Japanese police step up cyberpatrols to counter growing amount on online info urging suicide

Police are stepping up cyberpatrols in cooperation with companies and nonprofit organizations to crack down on the increasing amount of information online that encourages people to kill themselves.

In 2017, the dismembered bodies of one man and eight women, aged between 15 and 26, were found in an apartment in Zama, Kanagawa Prefecture. A 27-year-old man, who was arrested and later confessed to the killings, used multiple Twitter accounts to contact people who had expressed suicidal wishes, offering to help them die.

The case prompted the National Police Agency to commission private monitoring companies in January 2018 to conduct cyberpatrols, telling them to report to the Internet Hotline Center when they discover worrisome phrases, such as “Let’s die together.” The IHC, when necessary, asks internet service providers and site operators to delete such information.

The IHC received 1,329 such reports in the first six months of 2018 and asked for the deletion of information in 1,255 of them, of which 842 were erased within 14 days of the requests.

In emergency cases where suicidal attempts are determined to be imminent, monitoring companies directly report to prefectural police departments. In cooperation with internet service providers, the police then find the people expressing such thoughts and try to prevent them from taking their own lives.

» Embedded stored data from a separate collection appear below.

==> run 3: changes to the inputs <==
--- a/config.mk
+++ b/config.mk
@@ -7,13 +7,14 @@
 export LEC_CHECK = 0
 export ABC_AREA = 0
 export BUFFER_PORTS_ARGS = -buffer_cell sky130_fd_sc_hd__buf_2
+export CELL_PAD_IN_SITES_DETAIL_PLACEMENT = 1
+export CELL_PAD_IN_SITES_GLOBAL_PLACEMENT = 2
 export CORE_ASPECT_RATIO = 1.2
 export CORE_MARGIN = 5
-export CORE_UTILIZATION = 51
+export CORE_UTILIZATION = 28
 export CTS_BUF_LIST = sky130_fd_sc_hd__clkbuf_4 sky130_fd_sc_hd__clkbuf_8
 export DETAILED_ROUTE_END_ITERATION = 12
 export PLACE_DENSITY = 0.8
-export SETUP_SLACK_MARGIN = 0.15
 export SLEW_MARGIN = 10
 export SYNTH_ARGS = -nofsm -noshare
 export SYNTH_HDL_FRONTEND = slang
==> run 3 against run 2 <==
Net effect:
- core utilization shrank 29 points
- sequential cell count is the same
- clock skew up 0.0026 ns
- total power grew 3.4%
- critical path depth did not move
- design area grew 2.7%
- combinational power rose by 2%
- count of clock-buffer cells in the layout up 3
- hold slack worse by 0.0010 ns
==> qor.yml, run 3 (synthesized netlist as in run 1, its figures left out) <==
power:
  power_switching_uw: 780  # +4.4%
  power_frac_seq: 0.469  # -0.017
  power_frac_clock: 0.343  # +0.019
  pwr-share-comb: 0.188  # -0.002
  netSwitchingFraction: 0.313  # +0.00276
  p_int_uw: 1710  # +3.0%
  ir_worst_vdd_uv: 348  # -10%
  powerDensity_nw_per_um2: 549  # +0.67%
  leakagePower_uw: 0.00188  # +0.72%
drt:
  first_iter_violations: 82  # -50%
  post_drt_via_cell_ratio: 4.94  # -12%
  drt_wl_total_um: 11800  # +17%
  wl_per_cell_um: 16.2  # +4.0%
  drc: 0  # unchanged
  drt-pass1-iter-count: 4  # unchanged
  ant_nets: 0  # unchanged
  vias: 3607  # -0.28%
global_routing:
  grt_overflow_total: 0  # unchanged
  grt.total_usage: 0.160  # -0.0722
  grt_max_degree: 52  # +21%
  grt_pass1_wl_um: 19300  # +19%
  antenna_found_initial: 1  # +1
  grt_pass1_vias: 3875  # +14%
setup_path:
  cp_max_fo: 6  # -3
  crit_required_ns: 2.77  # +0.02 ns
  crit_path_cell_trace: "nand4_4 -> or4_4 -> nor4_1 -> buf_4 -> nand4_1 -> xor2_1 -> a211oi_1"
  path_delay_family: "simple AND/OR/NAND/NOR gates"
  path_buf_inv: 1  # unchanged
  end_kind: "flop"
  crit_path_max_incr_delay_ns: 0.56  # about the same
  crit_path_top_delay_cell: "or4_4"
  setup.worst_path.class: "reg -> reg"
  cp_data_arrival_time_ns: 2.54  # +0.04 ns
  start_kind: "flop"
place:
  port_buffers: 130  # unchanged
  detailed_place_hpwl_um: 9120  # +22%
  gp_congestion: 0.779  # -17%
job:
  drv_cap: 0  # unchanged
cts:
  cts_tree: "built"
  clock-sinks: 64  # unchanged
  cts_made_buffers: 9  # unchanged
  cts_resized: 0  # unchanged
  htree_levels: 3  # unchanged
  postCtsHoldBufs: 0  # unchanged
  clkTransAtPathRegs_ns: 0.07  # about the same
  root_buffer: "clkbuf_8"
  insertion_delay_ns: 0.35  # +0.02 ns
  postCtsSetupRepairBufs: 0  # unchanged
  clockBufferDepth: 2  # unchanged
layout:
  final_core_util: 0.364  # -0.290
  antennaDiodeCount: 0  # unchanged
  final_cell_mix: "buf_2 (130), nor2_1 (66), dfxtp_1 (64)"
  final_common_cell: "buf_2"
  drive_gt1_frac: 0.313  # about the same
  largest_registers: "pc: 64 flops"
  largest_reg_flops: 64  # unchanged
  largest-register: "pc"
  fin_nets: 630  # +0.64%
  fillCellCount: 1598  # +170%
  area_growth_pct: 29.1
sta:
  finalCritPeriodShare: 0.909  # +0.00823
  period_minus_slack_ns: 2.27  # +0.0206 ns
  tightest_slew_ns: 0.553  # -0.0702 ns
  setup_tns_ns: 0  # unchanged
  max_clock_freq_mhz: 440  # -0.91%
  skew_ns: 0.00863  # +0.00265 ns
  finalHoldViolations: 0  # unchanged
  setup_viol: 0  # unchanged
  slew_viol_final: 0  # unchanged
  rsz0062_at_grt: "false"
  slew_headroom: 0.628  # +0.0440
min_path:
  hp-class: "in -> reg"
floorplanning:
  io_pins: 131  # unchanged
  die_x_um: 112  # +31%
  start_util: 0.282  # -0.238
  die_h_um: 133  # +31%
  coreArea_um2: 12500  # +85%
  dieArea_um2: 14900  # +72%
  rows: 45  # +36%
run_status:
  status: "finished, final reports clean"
## src/hdl/pkt_comm_consts.svh

```systemverilog
/*
 * Protocol and sizing constants for the packet front end.
 * PKT_MAX_LEN must fit the 24-bit length field; IN_FIFO_DEPTH must be a power of two.
 */
`ifndef PKT_COMM_CONSTS_SVH
`define PKT_COMM_CONSTS_SVH

// Header fields
`define PKT_COMM_VERSION 2
`define PKT_TYPE_MIN 1
`define PKT_TYPE_MAX 4
`define PKT_HEADER_LEN 8

// Payload length limit in bytes
`define PKT_MAX_LEN 1048576

// Input buffer depth in bytes
`define IN_FIFO_DEPTH 2048

// Quiet cycles before idle is raised
`define IDLE_DELAY 64

`endif
```

## src/hdl/pkt_comm_pkg.sv

```systemverilog
/*
 * Shared types for the packet front end.
 * len_err in pl_byte_s is meaningful only on a byte with last set.
 */
package pkt_comm_pkg;

  typedef logic [7:0]  byte_t;
  typedef logic [15:0] word_t;
  typedef logic [15:0] pkt_id_t;
  typedef logic [7:0]  pkt_type_t;
  typedef logic [23:0] pkt_len_t;
  typedef logic [15:0] sum_t;

  // Bit 0 checksum, 1 length, 2 type, 3 version
  typedef logic [3:0]  err_bits_t;

  typedef enum logic [1:0] {
    KIND_PAYLOAD  = 2'd0,
    KIND_CHECKSUM = 2'd1,
    KIND_SKIP     = 2'd2
  } byte_kind_e;

  // One byte after the header, tagged by the parser
  typedef struct packed {
    byte_t      data;
    byte_kind_e kind;
    logic       last;
    logic       len_err;
  } pl_byte_s;

  // Per-packet record for the result builder
  typedef struct packed {
    pkt_type_t pkt_type;
    pkt_id_t   pkt_id;
    pkt_len_t  pkt_len;
    sum_t      sum;
  } summary_s;

endpackage

```

## src/hdl/comm_status.sv

```systemverilog
/*
 * Sticky error bits and idle detection. Bits clear only on reset.
 * idle rises IDLE_CYCLES cycles after the last input valid or busy stage.
 */
`include "pkt_comm_consts.svh"

module comm_status #(
  parameter int IDLE_CYCLES = `IDLE_DELAY
) (
  input  logic                    CLK,
  input  logic                    RSTN,
  input  logic                    err_version,
  input  logic                    err_type,
  input  logic                    err_len,
  input  logic                    err_cks,
  input  logic                    s_axis_tvalid,
  input  logic [3:0]              stage_busy,
  output pkt_comm_pkg::err_bits_t pkt_comm_status,
  output logic                    error,
  output logic                    idle
);
  import pkt_comm_pkg::*;

  localparam int CW = $clog2(IDLE_CYCLES + 1);

  logic [CW-1:0] quiet_cnt;

  assign error = |pkt_comm_status;
  assign idle  = (quiet_cnt == CW'(IDLE_CYCLES));

  always_ff @(posedge CLK or negedge RSTN) begin
    if (!RSTN) begin
      pkt_comm_status <= '0;
      quiet_cnt       <= '0;
    end else begin
      pkt_comm_status <= pkt_comm_status | {err_version, err_type, err_len, err_cks};
      if (s_axis_tvalid || |stage_busy) quiet_cnt <= '0;
      else if (!idle) quiet_cnt <= quiet_cnt + 1'b1;
    end
  end

endmodule

```
<file path="config.mk">
export PLATFORM = sky130hd
export DESIGN_NAME = outpkt_builder
export DESIGN_NICKNAME = d
export VERILOG_FILES = /design/src/hdl/pkt_comm_pkg.sv /design/src/hdl/outpkt_builder.sv
export VERILOG_INCLUDE_DIRS = /design/src /design/src/hdl
export SDC_FILE = /design/constraint.sdc
export NUM_CORES = 1
export LEC_CHECK = 0
export BUFFER_PORTS_ARGS = -buffer_cell sky130_fd_sc_hd__buf_2
export CORE_AREA = 8 8 87 81
export CTS_CLUSTER_SIZE = 10
export DETAILED_ROUTE_END_ITERATION = 12
export DIE_AREA = 0 0 95 89
export PLACE_DENSITY = 0.81
export SETUP_SLACK_MARGIN = 0.4
export SLEW_MARGIN = 40
export SYNTH_ARGS = -nofsm -noshare
export SYNTH_HDL_FRONTEND = slang
export SYNTH_SLANG_ARGS = --single-unit
</file>
<file path="constraint.sdc">
create_clock -name CLK -period 5.2 [get_ports CLK]
set_input_delay 1.56 -clock CLK [delete_from_list [all_inputs] [get_ports CLK]]
set_output_delay 1.56 -clock CLK [all_outputs]
set_load 0.02 [all_outputs]
</file>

Of the 204 people who declared their intentions to die by suicide in 2017, 74 were saved after police either persuaded them not to do so or asked their families to keep watch on them, according to a government report.

Jiro Ito, a 34-year-old chief representative of OVA, a Tokyo-based nonprofit organization established to prevent suicide, is promoting a system that creates pop-up notices leading to a consultation website if people search the internet using phrases such as “I want to die” or “how to commit suicide.”

On the website, clinical psychotherapists and other experts listen to visitors and help them get treatment at hospitals or receive advice from local governments. When necessary, OVA staff write reports on problems on behalf of those people or accompany them to hospitals or local governments.

In fiscal 2018, 283 people received advice from OVA on a continuing basis. One of them was a woman in her 20s who shut herself off from society after failing to find a job. She made an internet search with the words “I want to die.”

As she showed signs of depression, OVA helped her find a psychosomatic medicine hospital and begin receiving treatment there. She eventually recovered and landed a full-time job, according to the group.

“As people who seek means of suicide on the internet are considered highly likely to attempt it, the elimination of suicide-inducing information is not enough,” said Hajime Sueki, associate professor of clinical psychology at Wako University, who serves as adviser to OVA.

“It is important to create environments that enable people with suicidal wishes to readily gain information on how and where they can get support,” Sueki said.